Perhaps none of his films are as scabrous as 1960’s Les Bonnes Femmes, the director’s fourth feature. Chabrol’s formal clarity allows him the necessary distance from his subjects — four Parisian shopgirls — to sympathize with their plight, while still being mordantly precise about their fates. If the goals of these beautiful girls are love and success, the film’s overriding theme is humiliation.

When Jane and Jacqueline (Bernadette Lafont and Clotilde Joano) let two boorish businessmen looking for a good time pick them up, there are no tender moments when the humanity of the uncouth men shines through; only an increasingly sordid and pathetic night on the town. Rita (Lucile Saint-Simon) has put stock in her upscale boyfriend Henri, but her first sit-down with the potential in-laws exposes Henri as a demanding fusspot. Ginette (Stรฉphane Audran) is so set on a singing career, she’s willing to overlook her inadequate voice, which her friends can’t help noticing, despite how much they try to cover up after a show with praise for her performance.
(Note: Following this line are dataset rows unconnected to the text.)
File: config.mk
export PLATFORM = sky130hd
export DESIGN_NAME = dbus_park_ctrl
export DESIGN_NICKNAME = d
export VERILOG_FILES = /design/src/rtl/dbp_pkg.sv /design/src/rtl/dbp_value_reg.sv /design/src/rtl/dbp_fsm.sv /design/src/rtl/dbus_park_ctrl.sv
export SDC_FILE = /design/constraint.sdc
export NUM_CORES = 1
export LEC_CHECK = 0
export ABC_AREA = 1
export BUFFER_PORTS_ARGS = -buffer_cell sky130_fd_sc_hd__buf_2
export CORE_MARGIN = 2
export CORE_UTILIZATION = 37
export DETAILED_ROUTE_END_ITERATION = 10
export PLACE_DENSITY = 0.65
export SYNTH_ARGS = -nofsm -noshare
export SYNTH_HDL_FRONTEND = slang
export SYNTH_SLANG_ARGS = --single-unit
File: constraint.sdc
create_clock -name clk -period 1.4 [get_ports clk]
set_input_delay 0.28 -clock clk [delete_from_list [all_inputs] [get_ports clk]]
set_output_delay 0.28 -clock clk [all_outputs]
set_load 0.03 [all_outputs]
File: src/rtl/dbp_pkg.sv
package dbp_pkg;
  typedef enum logic [1:0] {
    ST_PARK  = 2'd0,
    ST_RDNRM = 2'd1,
    ST_RDSR  = 2'd2,
    ST_FLOAT = 2'd3
  } dbp_state_t;
endpackage

File: src/rtl/dbp_value_reg.sv
module dbp_value_reg #(
  parameter int DW = 16
) (
  input  logic          clk,
  input  logic          rst,
  input  logic          load,
  input  logic [DW-1:0] din,
  output logic [DW-1:0] dout
);
  always_ff @(posedge clk) begin
    if (rst)       dout <= '0;
    else if (load) dout <= din;
  end
endmodule

File: src/rtl/dbp_fsm.sv
module dbp_fsm
  import dbp_pkg::*;
(
  input  logic       clk,
  input  logic       rst,
  input  logic       wr_beat,
  input  logic       rd_start,
  input  logic       rd_async,
  input  logic       rd_last,
  input  logic       self_refresh,
  output dbp_state_t state,
  output logic       oe
);
  dbp_state_t nxt;

  always_comb begin
    nxt = state;
    unique case (state)
      ST_PARK: begin
        if (rd_start) nxt = (rd_async && self_refresh) ? ST_RDSR : ST_RDNRM;
      end
      ST_RDNRM: begin
        if (rd_last) nxt = ST_PARK;
      end
      ST_RDSR: begin
        if (rd_last) nxt = ST_FLOAT;
      end
      ST_FLOAT: begin
        if (rd_start)                     nxt = (rd_async && self_refresh) ? ST_RDSR : ST_RDNRM;
        else if (wr_beat || !self_refresh) nxt = ST_PARK;
      end
      default: nxt = ST_PARK;
    endcase
  end

  always_ff @(posedge clk) begin
    if (rst) begin
      state <= ST_PARK;
      oe    <= 1'b1;
    end else begin
      state <= nxt;
      oe    <= (nxt == ST_PARK);
    end
  end
endmodule

File: src/rtl/dbus_park_ctrl.sv
module dbus_park_ctrl
  import dbp_pkg::*;
#(
  parameter int DATA_W = 16
) (
  input  logic              clk,
  input  logic              rst,
  input  logic              wr_beat,
  input  logic [DATA_W-1:0] wr_data,
  input  logic              rd_start,
  input  logic              rd_async,
  input  logic              rd_last,
  input  logic              self_refresh,
  output logic              bus_oe,
  output logic [DATA_W-1:0] bus_dout
);
  dbp_state_t st;

  dbp_fsm u_fsm (
    .clk          (clk),
    .rst          (rst),
    .wr_beat      (wr_beat),
    .rd_start     (rd_start),
    .rd_async     (rd_async),
    .rd_last      (rd_last),
    .self_refresh (self_refresh),
    .state        (st),
    .oe           (bus_oe)
  );

  dbp_value_reg #(.DW(DATA_W)) u_val (
    .clk  (clk),
    .rst  (rst),
    .load (wr_beat),
    .din  (wr_data),
    .dout (bus_dout)
  );
endmodule

==> results by group, run 1 <==
Worst setup path
  • Cell class contributing the biggest share of worst-path delay: flip-flops
  • Worst stage delay on the critical path: 0.34 ns
  • Largest fanout of any net on the critical path: 2
  • Cell type of the slowest stage on the worst timing path: sky130_fd_sc_hd__dfxtp_1
  • Critical path depth: 1
  • CP Data Arrival Time: 0.82 ns
  • Worst R2R End: u_fsm.oe$_SDFF_PP1_
  • Kind of start point of the critical path: flip-flop
  • Type of destination of the critical path: output port
  • Req. time, crit path: 1.12 ns
  • Critical Path Source: u_val.dout[2]$_SDFFE_PP0P_
  • Worst reg2reg setup slack: 0.52 ns
  • Combined buffer and inverter count along the critical path: 1
  • Reg2Reg Launch Point: u_fsm.state[1]$_SDFF_PP0_
  • Critical Setup Path Class: flip-flop to output port
  • Cell Chain, Critical Path: buf_2
  • Capture point of the worst path: bus_dout[2]
  • Number of cells on the worst reg-to-reg path: 7

Placement
  • DP HPWL: 1.16 mm
  • DP Area: 932 um^2
  • Placed instance count: 160
  • Routability Congestion: 0.685
  • Port buffer count: 39

Flow run
  • Number of violations of the max-capacitance limit: 0

Clock tree
  • Clock H-tree levels: 1
  • Bufs on Longest Clock Path: 2
  • Total of cells resized after clock tree synthesis: 0
  • CTS tree: built
  • Sink count of the clock tree: 19
  • Clk slew on worst S/H paths: 0.10 ns
  • Clock root cell: sky130_fd_sc_hd__clkbuf_4
  • Skew-Pair Late Insertion Delay: approximately 0.28 ns
  • Hold Buf Count CTS: 0
  • Cts bufs inserted: 3
  • Number of buffers added for setup after CTS: 0

Power and ir drop
  • Logic pwr share: ~21%
  • Proportion of power drawn by flip-flops and latches: between 50 and 60%
  • Switching power share of the total: 29.0%
  • Switching pwr: between 0.0003 and 0.0004 W
  • Power density cells: 1130 nW/um^2
  • Static Leak: 0.533 nW
  • Clk pwr share: 24.0%
  • Cell Int Power: 0.000768 W
  • Maximum vdd ir drop: 0.729 mV

Logic synthesis
  • Post-synth net total: 120
  • Netlist area before placement: 704 um^2
  • Average instance area after synthesis: 7.26 um^2
  • Area share of the largest cell type after synthesis: between 50% and 60%
  • Synthesized netlist cell count: 97
  • Count of yosys warnings during synthesis: 0
  • Count of cell types in the netlist: 11
  • Largest cells by area after synthesis: sky130_fd_sc_hd__dfxtp_1 (54%), sky130_fd_sc_hd__nor2_1 (19%), sky130_fd_sc_hd__o21ai_0 (11%), sky130_fd_sc_hd__nand2_1 (6.9%), sky130_fd_sc_hd__inv_1 (4.3%)
  • Sequential-to-total area share from yosys stat: 54.0%
  • Cell type contributing the most total cell area after synthesis: sky130_fd_sc_hd__dfxtp_1
  • Flop and latch count out of synthesis: 19

Floorplan
  • Placeable Area: roughly 1800 um^2
  • Starting density of the core: 39.9%
  • Area of the die: 2270 um^2
  • Total number of placement rows: 15
  • Horizontal die dimension: 47.6 um
  • Boundary pin count: 40
  • Vert. Die Dim: 47.6 um

Global routing
  • Number of global-route vias before repair: 600
  • Antenna violations before repair: 0
  • Maximum number of pins on one net before global-route repair: 18
  • Global-route wire length before repair: ~2.4 mm
  • Aggregate global routing overflow: 0
  • All-layer global routing usage: 14.8%

STA
  • Fin crit period: 1.10 ns
  • Count of final max-slew check failures: 0
  • RSZ-0062 raised after global routing: false
  • Final number of hold-violating endpoints: 0
  • Hold WS: roughly 0.22 ns
  • Total negative setup slack: 0 ns
  • Final worst clock skew: 0.0000863 ns
  • Portion of the clock cycle consumed by the worst path in the final layout: 78.6%
  • Max transition margin: 83.2%
  • Final setup violating endpoints: 0
  • Highest achievable clock rate: 0.909 GHz
  • Worst-Margin Slew: 0.251 ns

Run status
  • Outcome: completed

Final layout
  • Final net count: 163
  • Final antenna diode count: 0
  • Post-layout utilization of the core: 54.3%
  • Sequential cell area: 380 um^2
  • Non-filler cells, final: 164
  • Area of the multi-input gates: between 200 and 300 um^2
  • Final-layout fill cell count: 188
  • Layout area overhead: 36.1%
  • Cell area after layout: roughly 960 um^2
  • Ratio of cells with drive above 1 in the final layout: 33.1%

Detailed routing
  • # DRC: 0
  • First-pass DRT Iterations: 2
  • Via count: about 730
  • Wire length after detailed routing: 1.53 mm
  • Post-detailed-route wirelength per cell: 9.33 um
  • Via density per instance: roughly 4.5
  • Initial detailed-routing violation count: 3
  • Residual antenna-violating net count after detailed routing: 0

Min path
  • Count of cells along the worst hold path: 3
  • Class of the worst hold path: input pin to flip-flop
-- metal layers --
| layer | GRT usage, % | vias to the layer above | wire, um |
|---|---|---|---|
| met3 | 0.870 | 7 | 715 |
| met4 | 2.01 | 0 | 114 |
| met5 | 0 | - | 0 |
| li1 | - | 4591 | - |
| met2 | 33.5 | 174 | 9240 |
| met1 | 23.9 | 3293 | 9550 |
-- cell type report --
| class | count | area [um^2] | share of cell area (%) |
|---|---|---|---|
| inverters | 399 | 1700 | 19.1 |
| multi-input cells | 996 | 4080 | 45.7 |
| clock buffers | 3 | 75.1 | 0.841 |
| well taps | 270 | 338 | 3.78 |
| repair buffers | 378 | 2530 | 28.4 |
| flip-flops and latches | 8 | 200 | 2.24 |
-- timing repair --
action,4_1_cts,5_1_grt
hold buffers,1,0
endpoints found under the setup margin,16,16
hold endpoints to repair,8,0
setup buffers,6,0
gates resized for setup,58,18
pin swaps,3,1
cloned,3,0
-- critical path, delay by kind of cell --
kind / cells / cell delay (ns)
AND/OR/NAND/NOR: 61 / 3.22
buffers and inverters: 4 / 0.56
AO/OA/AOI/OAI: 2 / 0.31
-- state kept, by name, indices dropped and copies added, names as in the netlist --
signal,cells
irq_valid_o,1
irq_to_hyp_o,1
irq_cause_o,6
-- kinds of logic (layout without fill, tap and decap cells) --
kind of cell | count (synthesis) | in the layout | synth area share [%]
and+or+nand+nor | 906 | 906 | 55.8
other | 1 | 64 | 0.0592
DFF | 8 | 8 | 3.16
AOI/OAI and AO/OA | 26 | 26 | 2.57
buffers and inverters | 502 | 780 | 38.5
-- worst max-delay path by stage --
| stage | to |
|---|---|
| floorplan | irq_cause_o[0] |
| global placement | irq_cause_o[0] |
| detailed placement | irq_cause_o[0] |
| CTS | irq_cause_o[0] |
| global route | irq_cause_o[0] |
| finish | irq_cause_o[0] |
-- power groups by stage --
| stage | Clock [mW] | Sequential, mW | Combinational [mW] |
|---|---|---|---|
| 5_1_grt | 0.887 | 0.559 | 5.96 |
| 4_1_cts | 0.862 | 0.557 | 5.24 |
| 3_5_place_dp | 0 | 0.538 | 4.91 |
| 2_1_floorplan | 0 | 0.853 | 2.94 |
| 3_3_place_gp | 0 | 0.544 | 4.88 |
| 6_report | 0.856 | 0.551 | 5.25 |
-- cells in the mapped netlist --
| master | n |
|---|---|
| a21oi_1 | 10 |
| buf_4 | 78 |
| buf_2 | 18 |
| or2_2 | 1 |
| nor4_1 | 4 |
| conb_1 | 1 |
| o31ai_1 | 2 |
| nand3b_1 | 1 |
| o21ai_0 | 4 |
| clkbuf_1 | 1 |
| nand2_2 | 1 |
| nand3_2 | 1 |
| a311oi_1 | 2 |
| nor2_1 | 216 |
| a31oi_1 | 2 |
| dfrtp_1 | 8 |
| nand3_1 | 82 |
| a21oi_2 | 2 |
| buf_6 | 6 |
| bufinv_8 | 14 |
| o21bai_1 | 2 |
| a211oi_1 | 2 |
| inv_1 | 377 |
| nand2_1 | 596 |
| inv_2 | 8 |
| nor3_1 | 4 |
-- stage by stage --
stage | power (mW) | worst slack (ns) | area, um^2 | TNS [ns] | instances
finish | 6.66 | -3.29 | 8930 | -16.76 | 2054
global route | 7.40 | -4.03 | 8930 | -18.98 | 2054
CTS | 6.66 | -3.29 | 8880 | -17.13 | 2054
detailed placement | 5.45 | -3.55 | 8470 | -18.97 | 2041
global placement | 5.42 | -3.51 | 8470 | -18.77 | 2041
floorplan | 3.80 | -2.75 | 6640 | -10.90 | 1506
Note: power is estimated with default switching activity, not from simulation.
File: src/rtl/bus_to_pkg.sv
package bus_to_pkg;
    typedef enum logic [1:0] {
        ST_IDLE     = 2'd0,
        ST_TIMED    = 2'd1,
        ST_UNTIMED  = 2'd2,
        ST_LAPSED   = 2'd3
    } to_state_e;

    localparam logic [1:0] PRE_CODE_OFF = 2'd0;
endpackage

File: src/rtl/to_prescaler.sv
module to_prescaler #(
    parameter int PRE_STEP = 8
) (
    input  logic       clk,
    input  logic       rst_n,
    input  logic       clear,
    input  logic       run,
    input  logic [1:0] sel,
    output logic       tick
);
    localparam int CW = 3 * PRE_STEP;

    logic [CW-1:0] cnt_q;
    logic [CW-1:0] last_val;

    // terminal value 2^(PRE_STEP*sel) - 1
    always_comb begin
        last_val = {CW{1'b1}} >> (CW - int'(sel) * PRE_STEP);
    end

    assign tick = run && (cnt_q == last_val);

    always_ff @(posedge clk or negedge rst_n) begin
        if (!rst_n) begin
            cnt_q <= '0;
        end else if (clear || tick) begin
            cnt_q <= '0;
        end else if (run) begin
            cnt_q <= cnt_q + 1'b1;
        end
    end
endmodule

File: src/rtl/to_tick_counter.sv
module to_tick_counter #(
    parameter int TSEL_W = 3
) (
    input  logic              clk,
    input  logic              rst_n,
    input  logic              clear,
    input  logic              adv,
    input  logic [TSEL_W-1:0] sel,
    output logic              final_tick
);
    localparam int TW = (1 << TSEL_W) + 1;

    logic [TW-1:0] cnt_q;
    logic [TW-1:0] last_val;

    // terminal value 2^(sel+2) - 1
    always_comb begin
        last_val = {TW{1'b1}} >> (TW - (int'(sel) + 2));
    end

    assign final_tick = adv && (cnt_q == last_val);

    always_ff @(posedge clk or negedge rst_n) begin
        if (!rst_n) begin
            cnt_q <= '0;
        end else if (clear || final_tick) begin
            cnt_q <= '0;
        end else if (adv) begin
            cnt_q <= cnt_q + 1'b1;
        end
    end
endmodule

File: src/rtl/bus_op_timeout.sv
module bus_op_timeout
    import bus_to_pkg::*;
#(
    parameter int PRE_STEP = 8,
    parameter int TSEL_W   = 3
) (
    input  logic              clk,
    input  logic              rst_n,
    input  logic              op_start,
    input  logic              op_done,
    input  logic [1:0]        pre_sel,
    input  logic [TSEL_W-1:0] tick_sel,
    input  logic              flag_clr,
    output logic              to_flag,
    output logic              to_event
);
    to_state_e         state_q, state_d;
    logic [1:0]        pre_q;
    logic [TSEL_W-1:0] tick_q;
    logic              pre_tick;
    logic              expire;
    logic              set_now;
    logic              flag_q, event_q;

    // selects captured only at operation start
    always_ff @(posedge clk or negedge rst_n) begin
        if (!rst_n) begin
            pre_q  <= PRE_CODE_OFF;
            tick_q <= '0;
        end else if (op_start) begin
            pre_q  <= pre_sel;
            tick_q <= tick_sel;
        end
    end

    to_prescaler #(.PRE_STEP(PRE_STEP)) u_pre (
        .clk   (clk),
        .rst_n (rst_n),
        .clear (op_start),
        .run   (state_q == ST_TIMED),
        .sel   (pre_q),
        .tick  (pre_tick)
    );

    to_tick_counter #(.TSEL_W(TSEL_W)) u_ticks (
        .clk        (clk),
        .rst_n      (rst_n),
        .clear      (op_start),
        .adv        (pre_tick),
        .sel        (tick_q),
        .final_tick (expire)
    );

    // state register
    always_ff @(posedge clk or negedge rst_n) begin
        if (!rst_n) state_q <= ST_IDLE;
        else        state_q <= state_d;
    end

    // next state
    always_comb begin
        state_d = state_q;
        if (op_start) begin
            state_d = (pre_sel == PRE_CODE_OFF) ? ST_UNTIMED : ST_TIMED;
        end else begin
            unique case (state_q)
                ST_IDLE:    state_d = ST_IDLE;
                ST_TIMED: begin
                    if (op_done)     state_d = ST_IDLE;
                    else if (expire) state_d = ST_LAPSED;
                end
                ST_UNTIMED: if (op_done) state_d = ST_IDLE;
                ST_LAPSED:  if (op_done) state_d = ST_IDLE;
                default:    state_d = ST_IDLE;
            endcase
        end
    end

    // outputs: completion or restart on the final edge wins over expiry
    assign set_now = (state_q == ST_TIMED) && expire && !op_done && !op_start;

    always_ff @(posedge clk or negedge rst_n) begin
        if (!rst_n) begin
            flag_q  <= 1'b0;
            event_q <= 1'b0;
        end else begin
            event_q <= set_now;
            if (set_now)       flag_q <= 1'b1;
            else if (flag_clr) flag_q <= 1'b0;
        end
    end

    assign to_flag  = flag_q;
    assign to_event = event_q;
endmodule

File: config.mk
export PLATFORM = sky130hd
export DESIGN_NAME = bus_op_timeout
export DESIGN_NICKNAME = d
export VERILOG_FILES = /design/src/rtl/bus_to_pkg.sv /design/src/rtl/to_prescaler.sv /design/src/rtl/to_tick_counter.sv /design/src/rtl/bus_op_timeout.sv
export SDC_FILE = /design/constraint.sdc
export NUM_CORES = 1
export LEC_CHECK = 0
export BUFFER_PORTS_ARGS = -buffer_cell sky130_fd_sc_hd__buf_2
export CAP_MARGIN = 20
export CELL_PAD_IN_SITES_DETAIL_PLACEMENT = 0
export CELL_PAD_IN_SITES_GLOBAL_PLACEMENT = 1
export CORE_UTILIZATION = 45
export CTS_CLUSTER_SIZE = 28
export DETAILED_ROUTE_END_ITERATION = 10
export GPL_ROUTABILITY_DRIVEN = 1
export HOLD_SLACK_MARGIN = 0.05
export MAX_ROUTING_LAYER = met4
export PLACE_DENSITY = 0.77
export REMOVE_ABC_BUFFERS = 1
export SLEW_MARGIN = 20
export SYNTH_ARGS = -nofsm -noshare
export SYNTH_HDL_FRONTEND = slang
export SYNTH_SLANG_ARGS = --single-unit
File: constraint.sdc
create_clock -name clk -period 3.1 [get_ports clk]
set_input_delay 0.155 -clock clk [delete_from_list [all_inputs] [get_ports clk]]
set_output_delay 0.155 -clock clk [all_outputs]
set_load 0.02 [all_outputs]
==> flow_summary.ini, run 1 <==
[run_status]
outcome = finished clean

[placement]
pre_cts_slack_ps = 542
portBuffers = 11
gp_congestion = 0.840
dp_hpwl_mm = 3.30

[pwr]
p_per_area_nw_per_um2 = 446
switching_share = 0.261
irDropWorstVdd_v = 0.000330
switching_power_uw = 303
p_leak_nw = 1.09
p_int_uw = 857
power_frac_comb = 0.121
seq_power_share = 0.508
p_clk_frac = 0.371

[synth]
synth_cell_types = 43
synthCells = 252
ys_seq_area_frac = 0.448
synth-seq-cells = 42
yosysTopAreaCell = dfrtp_1
synthAdderAreaFrac = 0.0160
synth_area_sq_um = 2350
synth_top_area_share = 0.448
yosys_warnings = 0
synthXorXnorAreaFrac = 0.0933
synth_top_family_by_area = simple AND/OR/NAND/NOR gates
syn_avg_cell_area_sq_um = 9.31
ys_top_cells_by_area = dfrtp_1 45%, nor2_1 7.2%, xor2_1 5.6%, nand3_1 4.5%, xnor2_1 3.7%
muxShareOfSynthArea = 0.0325
synthSimpleGateAreaFrac = 0.272
synth_compound_area_frac = 0.113

[finish]
antenna_cells = 0
n_fill_cell = 491
area_delta_synth_final_pct = 10.9
drive_gt1_frac = 0.134
fin_nets = 281

[global_routing]
grt_usage = 0.211
grt-ovfl-total = 0
grt_max_degree = 43
grt_pass1_wl_mm = 8.40
grt_pass1_vias = 1734
antenna_found_initial = 0

[die]
fp.dieW_microns = 74.2
core-area_sq_um = 4880
die-area_sq_um = 5510
ios = 12
start_util = 0.481
dieHeight_microns = 74.2
fp-row-count = 25

[worst_setup_path]
crit_path_end_kind = register
r2r.worst_path.cells = 8
crit_required_ps = 3270
crit_family = simple AND/OR/NAND/NOR gates
crit_fanout = 11
ff2ff_setup_slack_ps = 520
path_buf_inv = 1
r2r_start = tick_q[1]
timing.rr.end = u_ticks.cnt_q[5]
critPathKind = register to register
arrival_ps = 2750
critPathSlowestCell = dfrtp_1
path_cells = ha_1, nor3b_1, a21oi_1, a221oi_1, o21ai_0, nor4_1, buf_4, a211oi_1
cp-start-kind = register
max_stage_delay_ps = 490

[detailed_routing]
ant_nets = 0
wl_mm = 4.81
first_pass_iters = 4
drc = 0
drt-initial-drc-count = 99
vias_per_cell = 5.50
vias = 1849
wire_per_inst_microns = 14.3

[run]
timing.max_cap.violations = 0

[cts]
cts_setup_buffers = 0
cts_tree = done
cts_buffer_depth = 2
post_cts_resized = 0
cts.sinks = 42
clkLatencyLatePin_ps = 300
clkTransAtPathRegs_ps = 80
cts_max_level = 2
cts_buffers = 5
cts_root_buf = clkbuf_8

[sta]
grt_setup_unrepaired = false
min_period_ps = 2580
tns_ps = 0
whs_ps = 60.0
hold_violations = 0
fin_ws_ps = 522
skew_ps = 5.43
finalCritPeriodShare = 0.832
worstMarginPinSlew_ps = 928
setup-violations-final = 0
max_freq_mhz = 388
max_slew_margin = 0.381
slew_violations = 0

[min_path]
min_from = op_done
hold_path.class = input pin to register
holdPathEnd = state_q[0]
hold_path_depth = 2
-- timing repair --
action	4_1_cts	5_1_grt
hold endpoints to repair	42	0
hold buffers	1	0
setup endpoints to repair	0	0
-- worst register-to-register path, cell delays in order, from the launching register on --
cell	delay, ps
dfrtp_1	490
ha_1	470
nor3b_1	220
a21oi_1	60
a221oi_1	330
o21ai_0	210
nor4_1	420
buf_4	200
a211oi_1	40
-- power groups by stage --
stage	Sequential [mW]	Clock [mW]	Combinational, mW
4_1_cts	0.589	0.437	0.141
2_1_floorplan	0.592	0	0.0913
3_3_place_gp	0.600	0	0.138
6_report	0.589	0.431	0.140
5_1_grt	0.592	0.465	0.159
3_5_place_dp	0.599	0	0.139
-- state kept, by name, indices dropped and copies added, names as in the netlist --
name / cells
u_pre.cnt_q: 24
u_ticks.cnt_q: 9
tick_q: 3
pre_q: 2
state_q: 2
to_event: 1
to_flag: 1
-- kinds of logic after synthesis --
family	Yosys count
AOI/OAI and AO/OA	37
xor gates and xnor gates	25
adders and majority gates	3
buffers and inverters	14
DFF	42
muxes	7
and+or+nand+nor	124
-- worst max-delay path by stage --
stage          cells after the start               end  slack, ps      startpoint
3_5_place_dp                       8  u_ticks.cnt_q[7]        540       tick_q[1]
3_3_place_gp                       8  u_ticks.cnt_q[5]        620       tick_q[1]
2_1_floorplan                      6  u_ticks.cnt_q[3]        450  u_pre.cnt_q[4]
4_1_cts                            8  u_ticks.cnt_q[5]        520       tick_q[1]
5_1_grt                            8  u_ticks.cnt_q[5]        290       tick_q[1]
6_report                           8  u_ticks.cnt_q[5]        520       tick_q[1]
## config.mk

```make
export PLATFORM = sky130hd
export DESIGN_NAME = img_seq_timing
export DESIGN_NICKNAME = d
export VERILOG_FILES = /design/src/rtl/img_seq_timing.sv
export SDC_FILE = /design/constraint.sdc
export NUM_CORES = 1
export LEC_CHECK = 0
export BUFFER_PORTS_ARGS = -buffer_cell sky130_fd_sc_hd__buf_2
export CORE_AREA = 2 2 165 247
export DETAILED_ROUTE_END_ITERATION = 7
export DIE_AREA = 0 0 167 249
export PLACE_DENSITY_LB_ADDON = 0.25
export SLEW_MARGIN = 25
export SYNTH_ARGS = -nofsm -noshare
export SYNTH_HDL_FRONTEND = slang
export SYNTH_SLANG_ARGS = --single-unit
export TNS_END_PERCENT = 5
```

## constraint.sdc

```tcl
create_clock -name clk -period 3.49 [get_ports clk]
set_clock_uncertainty 0.1 [all_clocks]
set_input_delay 0.349 -clock clk [delete_from_list [all_inputs] [get_ports clk]]
set_output_delay 0.349 -clock clk [all_outputs]
set_load 0.05 [all_outputs]
```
Chabrol’s refusal to allow any brightness in these girls’ lives can seem mechanical at times, but there are flashes of humor all throughout Les Bonnes Femmes, and a comradeship between the women — sometimes affectionate, sometimes prickly — that keeps the proceedings from being unbearably grim. In fact, the film is very entertaining — not something many portrayals of unrelieved misery can claim.